Got it. Okay. Just switching gears to the new program regarding PD-L1 expression on these CD34+ cells. Can you talk a little bit about how long the expression does last? I think you answered that it's pretty transient.

And maybe how you are thinking about moving this forward, would you look for additional modulators to extend the expression? Or do you prefer cell therapies that you can dose multiple times in order to have more control over the process?

Yes, again, great question. The -- overarchingly I think we feel like when these cellular therapies, including CD34-cellular therapies, are administered to patients, there is a tremendous opportunity to -- in the very early days after the administration or transplant of these cells -- to engage very important biological processes that are critical to long-term patient outcomes.

And PD-L1 the program we just talked about and announced is not similar from that. I'll let Dan talk a little bit more about some of the underlying biology and science here.

We are definitely leveraging our preclinical models to explore this parameter. We typically believe our cells remain in an enhanced state for 48 to 72 hours.

Again, multiple dosing is one of the strategies we use to achieve the optimal dosing regimen. But again, it's early and we are using our in vitro assays in preclinical models to guide us on this one.

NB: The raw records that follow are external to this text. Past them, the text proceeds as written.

--- config.mk ---
export PLATFORM = sky130hd
export DESIGN_NAME = rbs_fifo
export DESIGN_NICKNAME = d
export VERILOG_FILES = /design/src/rtl/rbs_pkg.sv /design/src/rtl/rbs_fifo.sv
export SDC_FILE = /design/constraint.sdc
export NUM_CORES = 1
export LEC_CHECK = 0
export BUFFER_PORTS_ARGS = -buffer_cell sky130_fd_sc_hd__buf_2
export CORE_AREA = 2 2 409 411
export DETAILED_ROUTE_END_ITERATION = 12
export DIE_AREA = 0 0 411 413
export SLEW_MARGIN = 20
export SYNTH_ARGS = -nofsm -noshare
export SYNTH_HDL_FRONTEND = slang
export SYNTH_SLANG_ARGS = --single-unit
--- constraint.sdc ---
create_clock -name clk -period 66 [get_ports clk]
set_input_delay 19.8 -clock clk [delete_from_list [all_inputs] [get_ports clk]]
set_output_delay 19.8 -clock clk [all_outputs]
set_load 0.02 [all_outputs]
**src/rtl/core/rpe_pkg.sv**
```systemverilog
// Shared types, constants and the frequency table of the rotary position embedding core.
// Depends on nothing. Every other file under rtl/core uses this package.
`default_nettype none

package rpe_pkg;

  localparam int HEAD_DIM      = 64;
  localparam int MAX_POSITIONS = 2048;
  localparam int THETA_BASE    = 10000;
  localparam int CORDIC_STAGES = 16;

  localparam int DATA_W  = 16;
  localparam int POS_W   = 11;
  localparam int PAIR_W  = 5;
  localparam int ANGLE_W = 32;

  localparam int FREQ_ENTRIES = 1 << PAIR_W;
  localparam int ATAN_ENTRIES = 24;

  // Datapath width of the rotation: 2^14-scaled inputs plus pre-rotation and gain headroom.
  localparam int CORD_W = 33;
  localparam int PROD_W = 64;

  localparam logic [POS_W-1:0] POS_LAST = POS_W'(MAX_POSITIONS - 1);

  localparam logic [63:0] INV_PI_Q32 = 64'd1367130551;
  localparam logic signed [30:0] GAIN_COMP_Q30 = 31'sd652032874;
  localparam logic signed [PROD_W-1:0] ROUND_HALF_44 = 64'sh0000_0800_0000_0000;

  localparam logic [ANGLE_W-1:0] EIGHTH_TURN = 32'h2000_0000;

  localparam int QUEUE_DEPTH = 4;
  localparam int QPTR_W      = $clog2(QUEUE_DEPTH);

  typedef logic [ANGLE_W-1:0] freq_tbl_t [FREQ_ENTRIES];
  typedef logic [ANGLE_W-1:0] atan_tbl_t [ATAN_ENTRIES];

  // Arctangent of 2^-k in units of 2^32 per turn.
  localparam atan_tbl_t ATAN_TURNS = '{
    32'd536870912, 32'd316933406, 32'd167458907, 32'd85004756, 32'd42667331,
    32'd21354465, 32'd10679838, 32'd5340245, 32'd2670163, 32'd1335087,
    32'd667544, 32'd333772, 32'd166886, 32'd83443, 32'd41722, 32'd20861,
    32'd10430, 32'd5215, 32'd2608, 32'd1304, 32'd652, 32'd326, 32'd163, 32'd81
  };

  // One item on its way from the front end to the rotator.
  typedef struct packed {
    logic signed [DATA_W-1:0] x_even;
    logic signed [DATA_W-1:0] x_odd;
    logic [ANGLE_W-1:0]       angle;
  } rpe_work_t;

  function automatic logic [63:0] isqrt64(input logic [63:0] v_in);
    logic [63:0] v;
    logic [63:0] r;
    logic [63:0] b;
    v = v_in;
    r = 64'd0;
    b = 64'd1 << 62;
    for (int j = 0; j < 32; j++) begin
      if (b > v) b = b >> 2;
    end
    for (int j = 0; j < 32; j++) begin
      if (b != 64'd0) begin
        if (v >= r + b) begin
          v = v - (r + b);
          r = (r >> 1) + b;
        end else begin
          r = r >> 1;
        end
        b = b >> 2;
      end
    end
    return r;
  endfunction

  // theta^(-2i/HEAD_DIM) radians per position, as a 32-bit fraction of a turn.
  function automatic logic [ANGLE_W-1:0] freq_entry(input int unsigned i);
    logic [63:0] t;
    logic [63:0] m;
    logic [63:0] l;
    logic [63:0] e;
    logic [63:0] mant;
    logic [63:0] c;
    logic [63:0] f;
    logic [63:0] n;
    logic [63:0] fq;
    int ip;
    if (HEAD_DIM < 2 || i >= HEAD_DIM / 2 || THETA_BASE < 1) return '0;
    t = 64'(THETA_BASE);
    ip = 0;
    for (int j = 0; j < 63; j++) begin
      if ((t >> (ip + 1)) != 64'd0) ip = ip + 1;
    end
    m = (t << 30) >> ip;
    l = 64'(ip) << 32;
    for (int k = 0; k < 32; k++) begin
      m = (m * m) >> 30;
      if (m >= (64'd1 << 31)) begin
        l = l | (64'd1 << (31 - k));
        m = m >> 1;
      end
    end
    e = (l * 64'(2 * i)) / 64'(HEAD_DIM);
    n = e >> 32;
    f = e & 64'h0000_0000_FFFF_FFFF;
    mant = 64'd1 << 31;
    c = isqrt64(64'd1 << 61);
    for (int k = 1; k <= 32; k++) begin
      if (((f >> (32 - k)) & 64'd1) != 64'd0) mant = (mant * c + (64'd1 << 30)) >> 31;
      c = isqrt64(c << 31);
    end
    fq = (n >= 64'd32) ? 64'd0 : (mant >> n);
    return ANGLE_W'((fq * INV_PI_Q32 + (64'd1 << 31)) >> 32);
  endfunction

  function automatic freq_tbl_t build_freq_tbl();
    freq_tbl_t tbl;
    for (int i = 0; i < FREQ_ENTRIES; i++) begin
      tbl[i] = freq_entry(i);
    end
    return tbl;
  endfunction

  localparam freq_tbl_t FREQ_ROM = build_freq_tbl();

endpackage

`default_nettype wire

```
**src/rtl/core/rpe_chan_if.sv**
```systemverilog
// Valid/ready channel interfaces for element pairs in and rotated pairs out.
// Depends on rpe_pkg for the field widths.
`default_nettype none

interface rpe_pair_if;
  logic                                valid;
  logic                                ready;
  logic signed [rpe_pkg::DATA_W-1:0]   x_even;
  logic signed [rpe_pkg::DATA_W-1:0]   x_odd;
  logic [rpe_pkg::POS_W-1:0]           token_position;
  logic [rpe_pkg::PAIR_W-1:0]          pair_index;

  modport source (output valid, x_even, x_odd, token_position, pair_index, input ready);
  modport sink (input valid, x_even, x_odd, token_position, pair_index, output ready);
endinterface


`default_nettype wire

```
**src/rtl/core/rpe_front.sv**
```systemverilog
// Front end: accepts pairs, looks up the pair frequency and forms the rotation angle.
// Depends on rpe_pkg and rpe_chan_if.
`default_nettype none

module rpe_front (
  input  wire logic              clk,
  input  wire logic              rst,
  rpe_pair_if.sink               pairs,
  output logic                   push_valid,
  input  wire logic              push_ready,
  output rpe_pkg::rpe_work_t     push_data
);

  logic                               adv;
  logic                               s1_vld;
  logic signed [rpe_pkg::DATA_W-1:0]  s1_xe;
  logic signed [rpe_pkg::DATA_W-1:0]  s1_xo;
  logic [rpe_pkg::POS_W-1:0]          s1_pos;
  logic [rpe_pkg::ANGLE_W-1:0]        s1_freq;
  logic [rpe_pkg::POS_W-1:0]          pos_clamped;
  logic [rpe_pkg::POS_W+rpe_pkg::ANGLE_W-1:0] angle_full;

  assign adv         = !push_valid || push_ready;
  assign pairs.ready = adv;

  assign pos_clamped = (32'(pairs.token_position) >= rpe_pkg::MAX_POSITIONS) ?
                       rpe_pkg::POS_LAST : pairs.token_position;

  // The angle wraps modulo one turn, so only the low 32 bits are kept.
  assign angle_full = (rpe_pkg::POS_W + rpe_pkg::ANGLE_W)'(s1_pos) *
                      (rpe_pkg::POS_W + rpe_pkg::ANGLE_W)'(s1_freq);

  always_ff @(posedge clk) begin
    if (rst) begin
      s1_vld     <= 1'b0;
      push_valid <= 1'b0;
    end else if (adv) begin
      s1_vld     <= pairs.valid;
      push_valid <= s1_vld;
    end
    if (adv) begin
      s1_xe            <= pairs.x_even;
      s1_xo            <= pairs.x_odd;
      s1_pos           <= pos_clamped;
      s1_freq          <= rpe_pkg::FREQ_ROM[pairs.pair_index];
      push_data.x_even <= s1_xe;
      push_data.x_odd  <= s1_xo;
      push_data.angle  <= angle_full[rpe_pkg::ANGLE_W-1:0];
    end
  end

endmodule

`default_nettype wire

```
**src/flat_wrapper.sv**
```systemverilog
// flat-port wrapper written by rule: the top's interface ports become plain ports
module rpe_front_flat 
  (clk, rst, push_valid, push_ready, push_data, pairs_valid, pairs_x_even, pairs_x_odd, pairs_token_position, pairs_pair_index, pairs_ready);
  rpe_pair_if pairs_i ();
  input  wire logic clk;
  input  wire logic rst;
  output logic push_valid;
  input  wire logic push_ready;
  output rpe_pkg::rpe_work_t push_data;
  input wire logic [$bits(pairs_i.valid)-1:0] pairs_valid;
  input wire logic [$bits(pairs_i.x_even)-1:0] pairs_x_even;
  input wire logic [$bits(pairs_i.x_odd)-1:0] pairs_x_odd;
  input wire logic [$bits(pairs_i.token_position)-1:0] pairs_token_position;
  input wire logic [$bits(pairs_i.pair_index)-1:0] pairs_pair_index;
  output wire logic [$bits(pairs_i.ready)-1:0] pairs_ready;
  assign pairs_i.valid = pairs_valid;
  assign pairs_i.x_even = pairs_x_even;
  assign pairs_i.x_odd = pairs_x_odd;
  assign pairs_i.token_position = pairs_token_position;
  assign pairs_i.pair_index = pairs_pair_index;
  assign pairs_ready = pairs_i.ready;
  rpe_front u_core (.clk(clk), .rst(rst), .pairs(pairs_i), .push_valid(push_valid), .push_ready(push_ready), .push_data(push_data));
endmodule
```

Okay. Might we see data from this program or even the iPSC program this year? What conferences should we be targeting?

We are not giving exact guidance as to when we would disclose further scientific information on the progress we are making in these clinical assessments. We might do this in future calls.

And then there is the obvious scientific meetings that we tend to attend and have a scientific presence, ASH being one of them.

Perfect. Thanks very much and good luck in 2015.

Thank you.

Thank you. I'm showing no further questions at this time, and I would like to turn the call back to management for any further remarks.

Well, thank you. I appreciate everyone's participation in today's call, and we look forward to updating you again in the near future. Thank you.

Ladies and gentlemen, thank you for participating in today's conference. This does conclude the program, and you may all disconnect. Everyone have a great day.